Extract the line that contains "- Taking wip/ember" and every line after it to the end of the records below, exactly as written and nothing else.

=== DATA SUPPLIED ===

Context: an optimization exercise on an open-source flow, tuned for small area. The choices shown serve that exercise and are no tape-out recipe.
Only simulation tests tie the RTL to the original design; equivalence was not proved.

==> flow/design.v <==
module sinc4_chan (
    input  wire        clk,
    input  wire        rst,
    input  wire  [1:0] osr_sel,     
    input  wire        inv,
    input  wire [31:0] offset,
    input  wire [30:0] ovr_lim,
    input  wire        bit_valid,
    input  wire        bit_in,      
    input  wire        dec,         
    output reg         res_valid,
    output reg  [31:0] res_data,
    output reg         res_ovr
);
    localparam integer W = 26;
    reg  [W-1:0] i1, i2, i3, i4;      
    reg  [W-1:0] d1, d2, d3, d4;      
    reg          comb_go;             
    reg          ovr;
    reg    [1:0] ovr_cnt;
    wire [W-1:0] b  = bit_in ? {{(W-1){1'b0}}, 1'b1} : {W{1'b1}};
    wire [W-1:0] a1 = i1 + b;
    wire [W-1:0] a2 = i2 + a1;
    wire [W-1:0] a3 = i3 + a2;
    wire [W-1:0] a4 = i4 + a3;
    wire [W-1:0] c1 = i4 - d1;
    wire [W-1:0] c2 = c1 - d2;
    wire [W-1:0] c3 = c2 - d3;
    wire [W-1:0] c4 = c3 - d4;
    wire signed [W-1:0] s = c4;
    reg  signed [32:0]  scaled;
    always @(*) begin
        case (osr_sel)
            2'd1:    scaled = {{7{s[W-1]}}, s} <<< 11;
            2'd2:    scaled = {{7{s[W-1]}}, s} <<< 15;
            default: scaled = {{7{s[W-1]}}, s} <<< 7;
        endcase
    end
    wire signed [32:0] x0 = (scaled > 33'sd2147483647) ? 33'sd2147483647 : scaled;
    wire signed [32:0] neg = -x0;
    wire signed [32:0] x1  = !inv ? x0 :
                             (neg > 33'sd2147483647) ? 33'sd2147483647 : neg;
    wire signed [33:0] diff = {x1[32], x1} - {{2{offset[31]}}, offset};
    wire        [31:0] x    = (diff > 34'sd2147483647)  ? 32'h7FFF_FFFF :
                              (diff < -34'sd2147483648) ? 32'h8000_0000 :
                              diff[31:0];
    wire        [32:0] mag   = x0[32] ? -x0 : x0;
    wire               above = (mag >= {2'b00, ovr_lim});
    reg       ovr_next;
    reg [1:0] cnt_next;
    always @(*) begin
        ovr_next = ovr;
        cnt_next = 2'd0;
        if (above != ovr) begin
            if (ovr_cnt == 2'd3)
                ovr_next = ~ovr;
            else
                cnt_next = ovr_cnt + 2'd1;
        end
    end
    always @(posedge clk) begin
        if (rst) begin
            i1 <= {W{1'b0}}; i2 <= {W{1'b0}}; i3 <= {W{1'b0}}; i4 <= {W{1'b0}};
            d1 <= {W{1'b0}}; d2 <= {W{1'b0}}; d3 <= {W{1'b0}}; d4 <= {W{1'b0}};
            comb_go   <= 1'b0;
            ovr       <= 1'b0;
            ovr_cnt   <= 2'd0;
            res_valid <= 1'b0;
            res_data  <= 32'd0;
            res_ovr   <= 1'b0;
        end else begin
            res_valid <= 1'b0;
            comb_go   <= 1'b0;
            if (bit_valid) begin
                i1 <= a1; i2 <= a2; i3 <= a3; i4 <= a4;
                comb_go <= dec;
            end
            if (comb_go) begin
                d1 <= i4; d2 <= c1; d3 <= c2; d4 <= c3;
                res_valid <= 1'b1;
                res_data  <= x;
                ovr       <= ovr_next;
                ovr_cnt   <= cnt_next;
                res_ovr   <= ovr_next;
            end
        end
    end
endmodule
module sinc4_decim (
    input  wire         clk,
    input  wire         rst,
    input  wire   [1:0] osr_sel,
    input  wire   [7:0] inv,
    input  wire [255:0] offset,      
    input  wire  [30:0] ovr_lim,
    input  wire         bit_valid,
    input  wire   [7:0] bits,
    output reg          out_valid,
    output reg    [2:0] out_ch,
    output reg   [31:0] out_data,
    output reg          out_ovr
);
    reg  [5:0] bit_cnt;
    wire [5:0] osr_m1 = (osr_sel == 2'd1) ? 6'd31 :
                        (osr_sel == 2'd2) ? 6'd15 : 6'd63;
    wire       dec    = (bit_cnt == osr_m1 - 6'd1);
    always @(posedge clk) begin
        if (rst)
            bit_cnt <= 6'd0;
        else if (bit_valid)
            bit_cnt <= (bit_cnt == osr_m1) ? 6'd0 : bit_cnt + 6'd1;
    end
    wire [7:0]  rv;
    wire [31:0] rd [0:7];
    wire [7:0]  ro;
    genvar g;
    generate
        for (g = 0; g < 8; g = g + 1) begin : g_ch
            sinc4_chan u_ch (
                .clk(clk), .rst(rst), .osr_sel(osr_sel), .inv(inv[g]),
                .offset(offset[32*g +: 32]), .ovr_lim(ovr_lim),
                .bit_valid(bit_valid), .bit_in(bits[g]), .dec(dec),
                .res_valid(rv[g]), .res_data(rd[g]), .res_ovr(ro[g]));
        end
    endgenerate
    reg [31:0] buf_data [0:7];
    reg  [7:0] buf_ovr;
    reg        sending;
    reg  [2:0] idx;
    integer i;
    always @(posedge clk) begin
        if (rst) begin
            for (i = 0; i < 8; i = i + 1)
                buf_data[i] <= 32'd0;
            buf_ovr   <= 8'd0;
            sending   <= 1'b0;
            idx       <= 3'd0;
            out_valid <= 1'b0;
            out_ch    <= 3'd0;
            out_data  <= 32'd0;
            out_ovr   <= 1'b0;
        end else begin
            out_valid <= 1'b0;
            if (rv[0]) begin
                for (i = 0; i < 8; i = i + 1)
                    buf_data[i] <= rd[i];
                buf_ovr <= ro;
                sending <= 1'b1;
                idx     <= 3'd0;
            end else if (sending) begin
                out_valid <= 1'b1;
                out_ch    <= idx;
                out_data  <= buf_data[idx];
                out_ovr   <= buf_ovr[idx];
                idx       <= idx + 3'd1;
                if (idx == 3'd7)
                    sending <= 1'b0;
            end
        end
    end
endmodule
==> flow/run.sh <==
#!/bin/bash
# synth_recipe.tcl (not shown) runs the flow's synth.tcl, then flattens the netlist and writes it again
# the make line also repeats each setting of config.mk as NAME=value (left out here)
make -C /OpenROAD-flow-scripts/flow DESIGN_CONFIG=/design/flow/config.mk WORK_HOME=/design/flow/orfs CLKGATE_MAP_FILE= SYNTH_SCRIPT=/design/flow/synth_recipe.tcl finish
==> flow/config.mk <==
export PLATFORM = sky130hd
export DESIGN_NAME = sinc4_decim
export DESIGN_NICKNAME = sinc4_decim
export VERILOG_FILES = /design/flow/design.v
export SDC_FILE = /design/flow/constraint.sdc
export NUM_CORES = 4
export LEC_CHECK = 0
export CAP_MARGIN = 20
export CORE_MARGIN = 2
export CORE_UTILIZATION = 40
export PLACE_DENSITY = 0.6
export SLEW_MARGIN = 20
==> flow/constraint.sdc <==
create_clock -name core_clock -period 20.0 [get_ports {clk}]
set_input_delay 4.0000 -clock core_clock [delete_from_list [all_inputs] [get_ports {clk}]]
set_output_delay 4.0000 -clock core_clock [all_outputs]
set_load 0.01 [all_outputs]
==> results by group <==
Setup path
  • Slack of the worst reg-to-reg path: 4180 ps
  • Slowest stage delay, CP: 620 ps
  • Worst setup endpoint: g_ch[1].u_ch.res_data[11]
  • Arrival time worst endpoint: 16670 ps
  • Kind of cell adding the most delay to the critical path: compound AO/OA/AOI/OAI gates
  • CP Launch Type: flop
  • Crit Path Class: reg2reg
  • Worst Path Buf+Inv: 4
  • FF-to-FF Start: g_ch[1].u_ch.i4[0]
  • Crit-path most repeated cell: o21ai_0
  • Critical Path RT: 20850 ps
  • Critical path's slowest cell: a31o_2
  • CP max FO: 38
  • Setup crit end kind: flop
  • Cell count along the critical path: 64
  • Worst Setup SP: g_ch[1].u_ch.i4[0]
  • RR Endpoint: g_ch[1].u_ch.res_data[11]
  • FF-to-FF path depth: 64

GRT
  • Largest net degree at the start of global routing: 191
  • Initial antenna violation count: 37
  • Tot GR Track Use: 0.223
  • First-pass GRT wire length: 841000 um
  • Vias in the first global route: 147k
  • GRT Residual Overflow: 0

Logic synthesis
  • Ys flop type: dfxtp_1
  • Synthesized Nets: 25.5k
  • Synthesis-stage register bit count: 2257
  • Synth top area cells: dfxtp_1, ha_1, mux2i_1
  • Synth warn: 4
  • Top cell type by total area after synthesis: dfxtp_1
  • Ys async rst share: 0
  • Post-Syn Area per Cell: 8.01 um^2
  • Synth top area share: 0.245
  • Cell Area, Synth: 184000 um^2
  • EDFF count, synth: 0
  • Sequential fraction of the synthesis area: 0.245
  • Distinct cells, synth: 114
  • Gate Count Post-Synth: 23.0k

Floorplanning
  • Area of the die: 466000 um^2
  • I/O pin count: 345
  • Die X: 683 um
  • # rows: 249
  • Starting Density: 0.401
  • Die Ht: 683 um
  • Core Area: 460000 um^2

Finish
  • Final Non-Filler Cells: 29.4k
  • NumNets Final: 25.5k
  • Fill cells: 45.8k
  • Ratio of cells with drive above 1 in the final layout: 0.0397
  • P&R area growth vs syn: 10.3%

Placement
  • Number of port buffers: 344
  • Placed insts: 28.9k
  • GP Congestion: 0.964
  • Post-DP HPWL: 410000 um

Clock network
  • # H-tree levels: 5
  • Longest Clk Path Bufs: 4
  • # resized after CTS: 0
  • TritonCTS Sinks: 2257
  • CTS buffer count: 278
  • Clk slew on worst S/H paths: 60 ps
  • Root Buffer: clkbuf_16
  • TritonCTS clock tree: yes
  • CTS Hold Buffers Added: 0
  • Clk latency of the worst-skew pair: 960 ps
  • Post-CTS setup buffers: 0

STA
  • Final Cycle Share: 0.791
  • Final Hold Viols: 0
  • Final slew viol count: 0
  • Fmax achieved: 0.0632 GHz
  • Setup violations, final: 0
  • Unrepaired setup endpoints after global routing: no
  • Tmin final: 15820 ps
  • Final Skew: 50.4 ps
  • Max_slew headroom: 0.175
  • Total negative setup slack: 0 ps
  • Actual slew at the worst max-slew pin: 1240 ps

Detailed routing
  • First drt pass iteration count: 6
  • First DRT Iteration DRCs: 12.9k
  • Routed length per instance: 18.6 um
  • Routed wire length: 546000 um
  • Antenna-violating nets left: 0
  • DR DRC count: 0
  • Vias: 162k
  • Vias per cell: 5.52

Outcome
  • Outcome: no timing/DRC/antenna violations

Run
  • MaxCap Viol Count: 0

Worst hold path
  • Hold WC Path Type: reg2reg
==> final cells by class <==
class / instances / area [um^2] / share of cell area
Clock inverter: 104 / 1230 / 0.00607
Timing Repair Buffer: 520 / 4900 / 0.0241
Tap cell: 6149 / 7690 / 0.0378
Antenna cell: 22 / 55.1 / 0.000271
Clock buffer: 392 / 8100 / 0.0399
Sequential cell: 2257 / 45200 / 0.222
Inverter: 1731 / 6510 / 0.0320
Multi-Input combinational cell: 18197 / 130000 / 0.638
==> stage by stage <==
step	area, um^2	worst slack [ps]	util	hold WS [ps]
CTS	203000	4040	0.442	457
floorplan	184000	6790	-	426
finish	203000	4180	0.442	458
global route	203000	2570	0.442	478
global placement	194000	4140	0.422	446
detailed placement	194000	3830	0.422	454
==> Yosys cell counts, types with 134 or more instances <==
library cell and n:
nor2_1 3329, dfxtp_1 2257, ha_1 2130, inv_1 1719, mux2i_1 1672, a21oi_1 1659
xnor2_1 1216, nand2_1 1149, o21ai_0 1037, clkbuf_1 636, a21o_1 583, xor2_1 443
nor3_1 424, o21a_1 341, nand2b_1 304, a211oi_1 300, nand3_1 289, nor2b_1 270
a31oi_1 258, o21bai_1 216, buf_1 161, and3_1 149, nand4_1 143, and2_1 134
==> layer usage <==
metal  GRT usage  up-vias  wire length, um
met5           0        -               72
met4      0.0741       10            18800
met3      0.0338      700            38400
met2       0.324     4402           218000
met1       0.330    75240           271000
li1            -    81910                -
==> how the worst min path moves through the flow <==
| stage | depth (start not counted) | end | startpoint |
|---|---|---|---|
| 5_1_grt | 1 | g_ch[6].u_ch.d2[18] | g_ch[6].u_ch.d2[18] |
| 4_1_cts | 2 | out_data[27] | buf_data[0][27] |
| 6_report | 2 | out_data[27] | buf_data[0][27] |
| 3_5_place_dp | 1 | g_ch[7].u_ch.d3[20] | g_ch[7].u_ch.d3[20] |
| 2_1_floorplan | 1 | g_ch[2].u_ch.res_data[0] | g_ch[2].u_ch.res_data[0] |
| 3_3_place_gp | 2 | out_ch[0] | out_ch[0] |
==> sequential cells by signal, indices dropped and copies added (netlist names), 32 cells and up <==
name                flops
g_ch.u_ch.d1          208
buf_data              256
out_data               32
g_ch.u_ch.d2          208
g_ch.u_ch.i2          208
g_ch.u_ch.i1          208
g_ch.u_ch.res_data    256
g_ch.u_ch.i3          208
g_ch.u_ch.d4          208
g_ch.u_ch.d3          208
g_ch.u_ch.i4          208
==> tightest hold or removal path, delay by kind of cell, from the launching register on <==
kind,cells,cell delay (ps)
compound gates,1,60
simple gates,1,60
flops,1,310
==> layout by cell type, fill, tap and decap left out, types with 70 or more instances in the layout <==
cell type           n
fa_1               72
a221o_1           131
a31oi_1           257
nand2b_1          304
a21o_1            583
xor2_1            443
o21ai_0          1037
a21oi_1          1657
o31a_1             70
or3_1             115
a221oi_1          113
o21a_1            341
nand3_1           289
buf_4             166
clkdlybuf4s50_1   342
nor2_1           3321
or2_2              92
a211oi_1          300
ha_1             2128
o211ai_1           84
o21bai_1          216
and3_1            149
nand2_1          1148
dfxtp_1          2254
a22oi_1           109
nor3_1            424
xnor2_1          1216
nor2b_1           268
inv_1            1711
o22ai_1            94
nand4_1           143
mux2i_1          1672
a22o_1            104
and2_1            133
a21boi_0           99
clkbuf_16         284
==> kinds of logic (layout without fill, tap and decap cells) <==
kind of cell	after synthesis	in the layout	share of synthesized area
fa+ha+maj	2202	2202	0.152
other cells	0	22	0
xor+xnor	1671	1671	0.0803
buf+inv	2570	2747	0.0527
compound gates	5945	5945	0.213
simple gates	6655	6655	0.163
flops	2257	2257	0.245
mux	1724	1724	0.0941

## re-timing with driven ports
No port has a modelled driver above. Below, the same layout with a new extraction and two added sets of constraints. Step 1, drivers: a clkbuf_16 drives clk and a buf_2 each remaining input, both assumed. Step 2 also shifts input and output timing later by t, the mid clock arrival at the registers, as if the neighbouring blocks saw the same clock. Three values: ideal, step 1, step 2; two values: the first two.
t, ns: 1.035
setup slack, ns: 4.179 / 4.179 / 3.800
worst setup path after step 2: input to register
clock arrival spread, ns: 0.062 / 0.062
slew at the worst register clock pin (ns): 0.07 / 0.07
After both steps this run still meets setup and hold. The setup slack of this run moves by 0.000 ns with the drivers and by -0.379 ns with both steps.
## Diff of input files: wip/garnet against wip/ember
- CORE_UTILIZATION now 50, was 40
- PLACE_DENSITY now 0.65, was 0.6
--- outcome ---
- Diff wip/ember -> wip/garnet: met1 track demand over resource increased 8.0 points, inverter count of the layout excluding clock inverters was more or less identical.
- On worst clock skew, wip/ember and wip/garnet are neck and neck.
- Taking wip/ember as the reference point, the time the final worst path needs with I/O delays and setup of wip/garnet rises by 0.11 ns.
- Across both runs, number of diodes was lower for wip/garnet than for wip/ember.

===

#### [RESULT FOR THIS TASK]
- Taking wip/ember as the reference point, the time the final worst path needs with I/O delays and setup of wip/garnet rises by 0.11 ns.
- Across both runs, number of diodes was lower for wip/garnet than for wip/ember.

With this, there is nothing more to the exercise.